╭─ Material provided
===== config.mk =====
export PLATFORM = sky130hd
export DESIGN_NAME = elevator_scan_ctrl
export DESIGN_NICKNAME = d
export VERILOG_FILES = /design/src/rtl/elevator_scan_ctrl.sv
export SDC_FILE = /design/constraint.sdc
export NUM_CORES = 1
export LEC_CHECK = 0
export CORE_MARGIN = 4
export CORE_UTILIZATION = 55
export DETAILED_ROUTE_END_ITERATION = 12
export PLACE_DENSITY = 0.79
export SLEW_MARGIN = 20
export SYNTH_ARGS = -nofsm -noshare
export SYNTH_HDL_FRONTEND = slang
export SYNTH_SLANG_ARGS = --single-unit

===== constraint.sdc =====
create_clock -name clk -period 3 [get_ports clk]
set_input_delay 0.6 -clock clk [delete_from_list [all_inputs] [get_ports clk]]
set_output_delay 0.6 -clock clk [all_outputs]
set_load 0.01 [all_outputs]
==> config.mk <==
export PLATFORM = sky130hd
export DESIGN_NAME = wb_arbiter
export DESIGN_NICKNAME = d
export VERILOG_FILES = /design/src/rtl/wb_arbiter.sv
export SDC_FILE = /design/constraint.sdc
export NUM_CORES = 1
export LEC_CHECK = 0
export BUFFER_PORTS_ARGS = -buffer_cell sky130_fd_sc_hd__clkbuf_2
export CAP_MARGIN = 20
export CELL_PAD_IN_SITES_DETAIL_PLACEMENT = 1
export CELL_PAD_IN_SITES_GLOBAL_PLACEMENT = 2
export CORE_ASPECT_RATIO = 1.1
export CORE_UTILIZATION = 23
export DETAILED_ROUTE_END_ITERATION = 12
export PLACE_DENSITY_LB_ADDON = 0.05
export SLEW_MARGIN = 30
export SYNTH_ARGS = -nofsm -noshare
export SYNTH_HDL_FRONTEND = slang
export SYNTH_SLANG_ARGS = --single-unit
==> constraint.sdc <==
create_clock -name clk -period 1.65 [get_ports clk]
set_input_delay 0.2475 -clock clk [delete_from_list [all_inputs] [get_ports clk]]
set_output_delay 0.2475 -clock clk [all_outputs]
set_load 0.02 [all_outputs]
==> src/rtl/wb_arbiter.sv <==
// wb_arbiter -- register-file write-port arbiter with destination scoreboard.
//
// Two writeback requesters share the single register-file write port:
// requester A (pipeline writeback stage) and requester B (multi-cycle
// load/mul unit). Grants are combinational and round-robin under
// contention. The granted write reaches the register file one cycle
// later. A 32-bit busy scoreboard records destination registers that
// the issue stage has reserved. The bit for a register clears when the
// write to that register leaves the port.
//
// Ports:
//   clk, rst                  clock; synchronous active-high reset
//   a_valid/a_addr/a_data     requester A write request
//   a_ready                   requester A granted this cycle
//   b_valid/b_addr/b_data     requester B write request
//   b_ready                   requester B granted this cycle
//   rsv_valid/rsv_addr        issue-stage reservation of a destination
//   busy[31:0]                pending-write scoreboard (busy[0] always 0)
//   rf_we/rf_wa/rf_wd         registered register-file write port
module wb_arbiter #(
    parameter int XLEN = 32
) (
    input  logic            clk,
    input  logic            rst,
    input  logic            a_valid,
    input  logic [4:0]      a_addr,
    input  logic [XLEN-1:0] a_data,
    output logic            a_ready,
    input  logic            b_valid,
    input  logic [4:0]      b_addr,
    input  logic [XLEN-1:0] b_data,
    output logic            b_ready,
    input  logic            rsv_valid,
    input  logic [4:0]      rsv_addr,
    output logic [31:0]     busy,
    output logic            rf_we,
    output logic [4:0]      rf_wa,
    output logic [XLEN-1:0] rf_wd
);

    typedef enum logic {
        GRANT_A = 1'b0,
        GRANT_B = 1'b1
    } grant_e;

    grant_e          last_grant_q, last_grant_d;
    logic            rf_we_q, rf_we_d;
    logic [4:0]      rf_wa_q, rf_wa_d;
    logic [XLEN-1:0] rf_wd_q, rf_wd_d;
    logic [31:0]     busy_q, busy_d;

    logic [4:0]      sel_addr;
    logic [XLEN-1:0] sel_data;

    // Grant decode. Ready is only raised for a valid requester, so a raised
    // ready always means a completed handshake.
    always_comb begin
        // NOTE: every signal gets a default first so no path leaves it
        // unassigned; otherwise synthesis infers a latch.
        a_ready = 1'b0;
        b_ready = 1'b0;
        if (!rst) begin
            if (a_valid && b_valid) begin
                // Under contention, grant whoever did not win last time.
                if (last_grant_q == GRANT_B) a_ready = 1'b1;
                else                         b_ready = 1'b1;
            end else begin
                a_ready = a_valid;
                b_ready = b_valid;
            end
        end
    end

    // Next-state logic for the grant history, write port and scoreboard.
    always_comb begin
        sel_addr     = b_ready ? b_addr : a_addr;
        sel_data     = b_ready ? b_data : a_data;

        last_grant_d = last_grant_q;
        if (a_ready)      last_grant_d = GRANT_A;
        else if (b_ready) last_grant_d = GRANT_B;

        // Writes to x0 still handshake but never reach the register file.
        // rf_wa/rf_wd only load on a real write and hold otherwise.
        rf_we_d = 1'b0;
        rf_wa_d = rf_wa_q;
        rf_wd_d = rf_wd_q;
        if ((a_ready || b_ready) && sel_addr != 5'd0) begin
            rf_we_d = 1'b1;
            rf_wa_d = sel_addr;
            rf_wd_d = sel_data;
        end

        // The clear is applied before the set, so the set wins when both
        // target the same bit in the same cycle.
        busy_d = busy_q;
        if (rf_we_q)                        busy_d[rf_wa_q]  = 1'b0;
        if (rsv_valid && rsv_addr != 5'd0)  busy_d[rsv_addr] = 1'b1;
        busy_d[0] = 1'b0;
    end

    always_ff @(posedge clk) begin
        // NOTE: state registers use non-blocking assignments so that every
        // flop samples its pre-edge value, whatever the statement order.
        if (rst) begin
            last_grant_q <= GRANT_B;
            rf_we_q      <= 1'b0;
            rf_wa_q      <= '0;
            rf_wd_q      <= '0;
            busy_q       <= '0;
        end else begin
            last_grant_q <= last_grant_d;
            rf_we_q      <= rf_we_d;
            rf_wa_q      <= rf_wa_d;
            rf_wd_q      <= rf_wd_d;
            busy_q       <= busy_d;
        end
    end

    assign rf_we = rf_we_q;
    assign rf_wa = rf_wa_q;
    assign rf_wd = rf_wd_q;
    assign busy  = busy_q;

endmodule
╰─
Type out the entries exactly as they appear above.

===== config.mk =====
export PLATFORM = sky130hd
export DESIGN_NAME = elevator_scan_ctrl
export DESIGN_NICKNAME = d
export VERILOG_FILES = /design/src/rtl/elevator_scan_ctrl.sv
export SDC_FILE = /design/constraint.sdc
export NUM_CORES = 1
export LEC_CHECK = 0
export CORE_MARGIN = 4
export CORE_UTILIZATION = 55
export DETAILED_ROUTE_END_ITERATION = 12
export PLACE_DENSITY = 0.79
export SLEW_MARGIN = 20
export SYNTH_ARGS = -nofsm -noshare
export SYNTH_HDL_FRONTEND = slang
export SYNTH_SLANG_ARGS = --single-unit

===== constraint.sdc =====
create_clock -name clk -period 3 [get_ports clk]
set_input_delay 0.6 -clock clk [delete_from_list [all_inputs] [get_ports clk]]
set_output_delay 0.6 -clock clk [all_outputs]
set_load 0.01 [all_outputs]
==> config.mk <==
export PLATFORM = sky130hd
export DESIGN_NAME = wb_arbiter
export DESIGN_NICKNAME = d
export VERILOG_FILES = /design/src/rtl/wb_arbiter.sv
export SDC_FILE = /design/constraint.sdc
export NUM_CORES = 1
export LEC_CHECK = 0
export BUFFER_PORTS_ARGS = -buffer_cell sky130_fd_sc_hd__clkbuf_2
export CAP_MARGIN = 20
export CELL_PAD_IN_SITES_DETAIL_PLACEMENT = 1
export CELL_PAD_IN_SITES_GLOBAL_PLACEMENT = 2
export CORE_ASPECT_RATIO = 1.1
export CORE_UTILIZATION = 23
export DETAILED_ROUTE_END_ITERATION = 12
export PLACE_DENSITY_LB_ADDON = 0.05
export SLEW_MARGIN = 30
export SYNTH_ARGS = -nofsm -noshare
export SYNTH_HDL_FRONTEND = slang
export SYNTH_SLANG_ARGS = --single-unit
==> constraint.sdc <==
create_clock -name clk -period 1.65 [get_ports clk]
set_input_delay 0.2475 -clock clk [delete_from_list [all_inputs] [get_ports clk]]
set_output_delay 0.2475 -clock clk [all_outputs]
set_load 0.02 [all_outputs]
==> src/rtl/wb_arbiter.sv <==
// wb_arbiter -- register-file write-port arbiter with destination scoreboard.
//
// Two writeback requesters share the single register-file write port:
// requester A (pipeline writeback stage) and requester B (multi-cycle
// load/mul unit). Grants are combinational and round-robin under
// contention. The granted write reaches the register file one cycle
// later. A 32-bit busy scoreboard records destination registers that
// the issue stage has reserved. The bit for a register clears when the
// write to that register leaves the port.
//
// Ports:
//   clk, rst                  clock; synchronous active-high reset
//   a_valid/a_addr/a_data     requester A write request
//   a_ready                   requester A granted this cycle
//   b_valid/b_addr/b_data     requester B write request
//   b_ready                   requester B granted this cycle
//   rsv_valid/rsv_addr        issue-stage reservation of a destination
//   busy[31:0]                pending-write scoreboard (busy[0] always 0)
//   rf_we/rf_wa/rf_wd         registered register-file write port
module wb_arbiter #(
    parameter int XLEN = 32
) (
    input  logic            clk,
    input  logic            rst,
    input  logic            a_valid,
    input  logic [4:0]      a_addr,
    input  logic [XLEN-1:0] a_data,
    output logic            a_ready,
    input  logic            b_valid,
    input  logic [4:0]      b_addr,
    input  logic [XLEN-1:0] b_data,
    output logic            b_ready,
    input  logic            rsv_valid,
    input  logic [4:0]      rsv_addr,
    output logic [31:0]     busy,
    output logic            rf_we,
    output logic [4:0]      rf_wa,
    output logic [XLEN-1:0] rf_wd
);

    typedef enum logic {
        GRANT_A = 1'b0,
        GRANT_B = 1'b1
    } grant_e;

    grant_e          last_grant_q, last_grant_d;
    logic            rf_we_q, rf_we_d;
    logic [4:0]      rf_wa_q, rf_wa_d;
    logic [XLEN-1:0] rf_wd_q, rf_wd_d;
    logic [31:0]     busy_q, busy_d;

    logic [4:0]      sel_addr;
    logic [XLEN-1:0] sel_data;

    // Grant decode. Ready is only raised for a valid requester, so a raised
    // ready always means a completed handshake.
    always_comb begin
        // NOTE: every signal gets a default first so no path leaves it
        // unassigned; otherwise synthesis infers a latch.
        a_ready = 1'b0;
        b_ready = 1'b0;
        if (!rst) begin
            if (a_valid && b_valid) begin
                // Under contention, grant whoever did not win last time.
                if (last_grant_q == GRANT_B) a_ready = 1'b1;
                else                         b_ready = 1'b1;
            end else begin
                a_ready = a_valid;
                b_ready = b_valid;
            end
        end
    end

    // Next-state logic for the grant history, write port and scoreboard.
    always_comb begin
        sel_addr     = b_ready ? b_addr : a_addr;
        sel_data     = b_ready ? b_data : a_data;

        last_grant_d = last_grant_q;
        if (a_ready)      last_grant_d = GRANT_A;
        else if (b_ready) last_grant_d = GRANT_B;

        // Writes to x0 still handshake but never reach the register file.
        // rf_wa/rf_wd only load on a real write and hold otherwise.
        rf_we_d = 1'b0;
        rf_wa_d = rf_wa_q;
        rf_wd_d = rf_wd_q;
        if ((a_ready || b_ready) && sel_addr != 5'd0) begin
            rf_we_d = 1'b1;
            rf_wa_d = sel_addr;
            rf_wd_d = sel_data;
        end

        // The clear is applied before the set, so the set wins when both
        // target the same bit in the same cycle.
        busy_d = busy_q;
        if (rf_we_q)                        busy_d[rf_wa_q]  = 1'b0;
        if (rsv_valid && rsv_addr != 5'd0)  busy_d[rsv_addr] = 1'b1;
        busy_d[0] = 1'b0;
    end

    always_ff @(posedge clk) begin
        // NOTE: state registers use non-blocking assignments so that every
        // flop samples its pre-edge value, whatever the statement order.
        if (rst) begin
            last_grant_q <= GRANT_B;
            rf_we_q      <= 1'b0;
            rf_wa_q      <= '0;
            rf_wd_q      <= '0;
            busy_q       <= '0;
        end else begin
            last_grant_q <= last_grant_d;
            rf_we_q      <= rf_we_d;
            rf_wa_q      <= rf_wa_d;
            rf_wd_q      <= rf_wd_d;
            busy_q       <= busy_d;
        end
    end

    assign rf_we = rf_we_q;
    assign rf_wa = rf_wa_q;
    assign rf_wd = rf_wd_q;
    assign busy  = busy_q;

endmodule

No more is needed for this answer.